Repeat the records below line by line, exactly, finishing on the line that contains "back into range.".

Excerpts from a dataset
+++

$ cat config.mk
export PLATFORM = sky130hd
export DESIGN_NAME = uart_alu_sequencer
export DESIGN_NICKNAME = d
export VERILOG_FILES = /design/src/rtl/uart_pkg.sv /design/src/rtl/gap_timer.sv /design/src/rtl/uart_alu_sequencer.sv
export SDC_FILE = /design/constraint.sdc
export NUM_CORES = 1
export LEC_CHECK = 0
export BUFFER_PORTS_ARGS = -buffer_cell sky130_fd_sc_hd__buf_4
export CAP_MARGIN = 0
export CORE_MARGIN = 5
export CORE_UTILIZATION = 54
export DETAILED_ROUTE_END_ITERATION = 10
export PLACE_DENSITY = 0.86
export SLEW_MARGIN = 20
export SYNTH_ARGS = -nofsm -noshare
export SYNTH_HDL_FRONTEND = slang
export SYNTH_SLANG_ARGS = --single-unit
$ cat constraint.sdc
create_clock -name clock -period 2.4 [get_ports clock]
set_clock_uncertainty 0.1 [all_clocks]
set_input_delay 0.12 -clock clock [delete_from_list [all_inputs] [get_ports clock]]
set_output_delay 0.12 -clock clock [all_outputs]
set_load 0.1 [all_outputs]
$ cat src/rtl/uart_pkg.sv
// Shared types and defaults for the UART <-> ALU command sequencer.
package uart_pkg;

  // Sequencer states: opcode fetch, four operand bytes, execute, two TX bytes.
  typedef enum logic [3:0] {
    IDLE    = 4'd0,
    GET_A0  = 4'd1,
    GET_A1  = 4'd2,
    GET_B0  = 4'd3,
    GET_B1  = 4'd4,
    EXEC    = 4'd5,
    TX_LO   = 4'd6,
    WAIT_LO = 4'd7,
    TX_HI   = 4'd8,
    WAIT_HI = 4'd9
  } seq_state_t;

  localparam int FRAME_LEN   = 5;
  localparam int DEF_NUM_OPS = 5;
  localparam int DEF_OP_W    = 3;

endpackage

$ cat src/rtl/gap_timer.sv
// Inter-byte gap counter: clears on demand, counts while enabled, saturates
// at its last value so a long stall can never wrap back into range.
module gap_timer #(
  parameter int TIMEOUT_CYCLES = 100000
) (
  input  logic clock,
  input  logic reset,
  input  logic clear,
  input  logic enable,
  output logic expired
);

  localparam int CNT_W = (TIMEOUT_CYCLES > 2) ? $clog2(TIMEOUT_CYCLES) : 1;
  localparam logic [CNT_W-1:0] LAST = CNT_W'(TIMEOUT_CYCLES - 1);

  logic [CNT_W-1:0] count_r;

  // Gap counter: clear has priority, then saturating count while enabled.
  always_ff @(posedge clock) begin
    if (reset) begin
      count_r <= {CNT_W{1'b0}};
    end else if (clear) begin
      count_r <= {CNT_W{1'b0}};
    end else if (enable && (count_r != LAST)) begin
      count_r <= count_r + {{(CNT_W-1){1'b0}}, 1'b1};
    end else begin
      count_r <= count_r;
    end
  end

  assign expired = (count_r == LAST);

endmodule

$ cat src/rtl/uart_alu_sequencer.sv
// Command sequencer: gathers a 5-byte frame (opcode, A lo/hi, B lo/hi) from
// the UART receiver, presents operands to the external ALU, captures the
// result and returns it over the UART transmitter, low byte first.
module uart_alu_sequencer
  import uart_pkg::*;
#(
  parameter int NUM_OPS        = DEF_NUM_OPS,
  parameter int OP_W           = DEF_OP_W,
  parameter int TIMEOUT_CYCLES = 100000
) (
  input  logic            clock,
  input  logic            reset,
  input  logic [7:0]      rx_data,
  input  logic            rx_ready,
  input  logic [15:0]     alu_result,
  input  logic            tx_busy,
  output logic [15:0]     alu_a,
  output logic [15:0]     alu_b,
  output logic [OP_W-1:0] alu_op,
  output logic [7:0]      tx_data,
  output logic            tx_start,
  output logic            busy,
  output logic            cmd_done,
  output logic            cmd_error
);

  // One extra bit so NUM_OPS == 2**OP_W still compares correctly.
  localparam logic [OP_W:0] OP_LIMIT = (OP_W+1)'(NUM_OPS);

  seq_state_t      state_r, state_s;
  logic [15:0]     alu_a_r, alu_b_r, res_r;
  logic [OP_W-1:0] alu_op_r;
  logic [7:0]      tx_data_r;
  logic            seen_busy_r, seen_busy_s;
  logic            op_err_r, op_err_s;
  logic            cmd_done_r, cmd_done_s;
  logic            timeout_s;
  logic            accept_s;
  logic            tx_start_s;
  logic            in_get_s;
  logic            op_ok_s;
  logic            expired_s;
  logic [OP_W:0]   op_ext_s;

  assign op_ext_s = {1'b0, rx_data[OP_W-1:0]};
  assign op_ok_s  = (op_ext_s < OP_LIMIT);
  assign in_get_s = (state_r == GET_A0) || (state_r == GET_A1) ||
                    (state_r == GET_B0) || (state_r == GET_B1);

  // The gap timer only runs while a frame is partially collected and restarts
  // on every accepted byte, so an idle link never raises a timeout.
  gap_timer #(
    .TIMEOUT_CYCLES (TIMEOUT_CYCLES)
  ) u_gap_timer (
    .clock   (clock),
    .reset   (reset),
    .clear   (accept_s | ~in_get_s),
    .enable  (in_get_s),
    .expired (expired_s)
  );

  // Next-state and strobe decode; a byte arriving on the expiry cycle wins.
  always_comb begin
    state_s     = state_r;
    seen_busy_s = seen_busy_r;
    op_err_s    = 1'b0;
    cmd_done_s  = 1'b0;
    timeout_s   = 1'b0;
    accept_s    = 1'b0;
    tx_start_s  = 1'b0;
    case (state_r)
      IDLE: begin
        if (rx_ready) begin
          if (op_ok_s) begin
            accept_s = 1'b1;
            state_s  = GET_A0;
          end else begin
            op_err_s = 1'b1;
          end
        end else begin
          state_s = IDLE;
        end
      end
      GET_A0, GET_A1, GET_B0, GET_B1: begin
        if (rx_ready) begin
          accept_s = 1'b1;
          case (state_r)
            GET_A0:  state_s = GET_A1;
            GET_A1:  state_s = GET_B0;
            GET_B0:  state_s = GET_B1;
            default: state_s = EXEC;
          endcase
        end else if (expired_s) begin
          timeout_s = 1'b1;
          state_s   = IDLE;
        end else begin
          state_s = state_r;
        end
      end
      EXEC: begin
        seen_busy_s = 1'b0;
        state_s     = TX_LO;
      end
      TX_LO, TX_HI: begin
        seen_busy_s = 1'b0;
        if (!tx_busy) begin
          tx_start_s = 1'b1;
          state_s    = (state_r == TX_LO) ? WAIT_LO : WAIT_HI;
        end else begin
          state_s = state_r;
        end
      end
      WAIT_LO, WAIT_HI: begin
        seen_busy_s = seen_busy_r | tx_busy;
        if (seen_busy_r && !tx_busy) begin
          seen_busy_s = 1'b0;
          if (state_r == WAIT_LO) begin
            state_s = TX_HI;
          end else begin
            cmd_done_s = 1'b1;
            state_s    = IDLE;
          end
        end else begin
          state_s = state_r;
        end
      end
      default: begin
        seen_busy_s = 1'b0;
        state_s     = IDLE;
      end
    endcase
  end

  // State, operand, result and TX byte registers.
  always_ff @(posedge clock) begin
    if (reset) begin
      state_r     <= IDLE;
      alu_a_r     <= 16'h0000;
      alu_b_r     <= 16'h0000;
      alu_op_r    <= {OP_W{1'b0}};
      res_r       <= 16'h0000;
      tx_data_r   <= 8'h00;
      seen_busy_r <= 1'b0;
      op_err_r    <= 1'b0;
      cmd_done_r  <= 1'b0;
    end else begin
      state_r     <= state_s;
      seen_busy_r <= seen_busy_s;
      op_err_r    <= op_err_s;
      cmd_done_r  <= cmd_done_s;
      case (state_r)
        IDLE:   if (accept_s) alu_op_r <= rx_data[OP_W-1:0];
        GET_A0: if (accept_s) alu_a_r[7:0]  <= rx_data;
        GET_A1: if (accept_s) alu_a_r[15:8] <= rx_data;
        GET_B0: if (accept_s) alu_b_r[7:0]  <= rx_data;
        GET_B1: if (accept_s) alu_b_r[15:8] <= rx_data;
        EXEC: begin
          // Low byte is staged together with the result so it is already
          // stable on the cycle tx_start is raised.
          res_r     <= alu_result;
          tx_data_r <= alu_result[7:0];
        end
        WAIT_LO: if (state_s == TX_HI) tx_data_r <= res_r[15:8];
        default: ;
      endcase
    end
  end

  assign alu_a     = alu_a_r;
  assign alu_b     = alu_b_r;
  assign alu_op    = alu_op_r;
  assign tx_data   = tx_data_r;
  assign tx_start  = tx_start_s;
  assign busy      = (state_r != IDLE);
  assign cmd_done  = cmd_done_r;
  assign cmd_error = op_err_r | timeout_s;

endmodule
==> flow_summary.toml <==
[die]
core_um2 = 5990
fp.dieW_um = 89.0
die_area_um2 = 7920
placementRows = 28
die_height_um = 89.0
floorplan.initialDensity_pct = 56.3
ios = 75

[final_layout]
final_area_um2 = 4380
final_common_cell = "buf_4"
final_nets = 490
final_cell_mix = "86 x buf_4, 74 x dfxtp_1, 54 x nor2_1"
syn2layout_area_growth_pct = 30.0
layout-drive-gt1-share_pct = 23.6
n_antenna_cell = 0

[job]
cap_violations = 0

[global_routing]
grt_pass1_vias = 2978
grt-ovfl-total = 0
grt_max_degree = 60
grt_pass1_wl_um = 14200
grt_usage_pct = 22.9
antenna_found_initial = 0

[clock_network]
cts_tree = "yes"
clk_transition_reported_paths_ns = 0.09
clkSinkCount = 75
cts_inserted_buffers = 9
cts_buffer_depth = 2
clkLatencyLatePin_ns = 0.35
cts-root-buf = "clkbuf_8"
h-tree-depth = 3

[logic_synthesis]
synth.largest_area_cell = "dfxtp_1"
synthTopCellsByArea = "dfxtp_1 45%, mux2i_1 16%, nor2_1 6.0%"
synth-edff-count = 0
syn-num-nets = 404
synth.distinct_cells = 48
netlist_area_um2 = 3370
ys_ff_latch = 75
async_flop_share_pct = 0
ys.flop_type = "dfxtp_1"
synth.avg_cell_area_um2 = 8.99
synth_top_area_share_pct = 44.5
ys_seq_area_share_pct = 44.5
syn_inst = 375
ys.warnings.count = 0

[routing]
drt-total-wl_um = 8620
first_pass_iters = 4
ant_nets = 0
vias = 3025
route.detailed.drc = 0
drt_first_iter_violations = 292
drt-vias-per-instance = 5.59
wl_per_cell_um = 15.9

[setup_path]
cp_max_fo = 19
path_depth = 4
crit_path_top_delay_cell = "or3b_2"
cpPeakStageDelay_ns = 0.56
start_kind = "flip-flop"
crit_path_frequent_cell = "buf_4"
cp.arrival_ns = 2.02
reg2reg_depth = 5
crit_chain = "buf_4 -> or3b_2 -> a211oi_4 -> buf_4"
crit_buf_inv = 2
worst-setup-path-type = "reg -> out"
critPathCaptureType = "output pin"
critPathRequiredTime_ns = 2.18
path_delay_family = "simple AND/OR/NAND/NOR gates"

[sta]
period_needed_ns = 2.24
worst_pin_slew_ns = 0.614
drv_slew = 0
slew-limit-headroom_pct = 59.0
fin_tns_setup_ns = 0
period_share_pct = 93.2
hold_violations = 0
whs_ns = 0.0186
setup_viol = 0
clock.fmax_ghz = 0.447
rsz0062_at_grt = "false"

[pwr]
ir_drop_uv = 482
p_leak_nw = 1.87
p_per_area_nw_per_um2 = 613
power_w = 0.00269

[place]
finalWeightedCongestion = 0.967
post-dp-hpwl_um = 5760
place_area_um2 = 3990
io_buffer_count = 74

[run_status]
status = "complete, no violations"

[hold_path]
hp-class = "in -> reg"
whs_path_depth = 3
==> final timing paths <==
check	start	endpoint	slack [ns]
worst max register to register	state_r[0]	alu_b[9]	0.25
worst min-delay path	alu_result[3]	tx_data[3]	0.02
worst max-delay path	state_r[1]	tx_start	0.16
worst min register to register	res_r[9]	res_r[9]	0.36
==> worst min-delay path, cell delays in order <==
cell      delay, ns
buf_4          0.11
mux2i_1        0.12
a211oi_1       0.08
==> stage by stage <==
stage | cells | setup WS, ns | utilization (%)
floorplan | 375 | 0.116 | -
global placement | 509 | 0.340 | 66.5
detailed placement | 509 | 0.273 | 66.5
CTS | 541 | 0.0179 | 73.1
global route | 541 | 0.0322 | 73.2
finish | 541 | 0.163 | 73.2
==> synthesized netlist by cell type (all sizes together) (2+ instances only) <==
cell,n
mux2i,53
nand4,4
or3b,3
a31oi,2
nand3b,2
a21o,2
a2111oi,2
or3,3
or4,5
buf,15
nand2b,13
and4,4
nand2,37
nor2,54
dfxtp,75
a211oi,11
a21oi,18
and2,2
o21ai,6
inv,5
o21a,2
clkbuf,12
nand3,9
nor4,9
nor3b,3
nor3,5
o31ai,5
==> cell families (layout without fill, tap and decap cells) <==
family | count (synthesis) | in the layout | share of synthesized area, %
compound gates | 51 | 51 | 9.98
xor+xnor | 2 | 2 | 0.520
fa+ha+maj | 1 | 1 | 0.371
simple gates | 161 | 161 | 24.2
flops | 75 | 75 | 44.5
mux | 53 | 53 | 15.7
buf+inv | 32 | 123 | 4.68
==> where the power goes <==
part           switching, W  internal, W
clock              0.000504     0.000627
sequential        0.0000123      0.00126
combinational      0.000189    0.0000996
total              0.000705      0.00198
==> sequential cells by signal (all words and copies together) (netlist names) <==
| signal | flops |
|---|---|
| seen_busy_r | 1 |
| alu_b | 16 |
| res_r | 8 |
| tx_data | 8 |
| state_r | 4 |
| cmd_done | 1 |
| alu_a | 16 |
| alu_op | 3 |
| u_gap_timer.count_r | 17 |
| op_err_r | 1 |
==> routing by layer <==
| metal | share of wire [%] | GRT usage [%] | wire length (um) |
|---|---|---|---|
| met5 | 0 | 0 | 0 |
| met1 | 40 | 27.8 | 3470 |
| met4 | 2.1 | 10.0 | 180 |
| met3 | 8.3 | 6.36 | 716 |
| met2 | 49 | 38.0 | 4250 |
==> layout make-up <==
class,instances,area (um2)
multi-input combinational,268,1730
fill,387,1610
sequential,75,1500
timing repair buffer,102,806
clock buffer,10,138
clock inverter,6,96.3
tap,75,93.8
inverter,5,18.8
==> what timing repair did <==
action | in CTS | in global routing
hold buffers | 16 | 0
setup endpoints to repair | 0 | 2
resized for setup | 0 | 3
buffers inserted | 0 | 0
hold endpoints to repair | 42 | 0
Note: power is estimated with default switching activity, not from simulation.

+++

▶ **YOUR SOLUTION**:
$ cat config.mk
export PLATFORM = sky130hd
export DESIGN_NAME = uart_alu_sequencer
export DESIGN_NICKNAME = d
export VERILOG_FILES = /design/src/rtl/uart_pkg.sv /design/src/rtl/gap_timer.sv /design/src/rtl/uart_alu_sequencer.sv
export SDC_FILE = /design/constraint.sdc
export NUM_CORES = 1
export LEC_CHECK = 0
export BUFFER_PORTS_ARGS = -buffer_cell sky130_fd_sc_hd__buf_4
export CAP_MARGIN = 0
export CORE_MARGIN = 5
export CORE_UTILIZATION = 54
export DETAILED_ROUTE_END_ITERATION = 10
export PLACE_DENSITY = 0.86
export SLEW_MARGIN = 20
export SYNTH_ARGS = -nofsm -noshare
export SYNTH_HDL_FRONTEND = slang
export SYNTH_SLANG_ARGS = --single-unit
$ cat constraint.sdc
create_clock -name clock -period 2.4 [get_ports clock]
set_clock_uncertainty 0.1 [all_clocks]
set_input_delay 0.12 -clock clock [delete_from_list [all_inputs] [get_ports clock]]
set_output_delay 0.12 -clock clock [all_outputs]
set_load 0.1 [all_outputs]
$ cat src/rtl/uart_pkg.sv
// Shared types and defaults for the UART <-> ALU command sequencer.
package uart_pkg;

  // Sequencer states: opcode fetch, four operand bytes, execute, two TX bytes.
  typedef enum logic [3:0] {
    IDLE    = 4'd0,
    GET_A0  = 4'd1,
    GET_A1  = 4'd2,
    GET_B0  = 4'd3,
    GET_B1  = 4'd4,
    EXEC    = 4'd5,
    TX_LO   = 4'd6,
    WAIT_LO = 4'd7,
    TX_HI   = 4'd8,
    WAIT_HI = 4'd9
  } seq_state_t;

  localparam int FRAME_LEN   = 5;
  localparam int DEF_NUM_OPS = 5;
  localparam int DEF_OP_W    = 3;

endpackage

$ cat src/rtl/gap_timer.sv
// Inter-byte gap counter: clears on demand, counts while enabled, saturates
// at its last value so a long stall can never wrap back into range.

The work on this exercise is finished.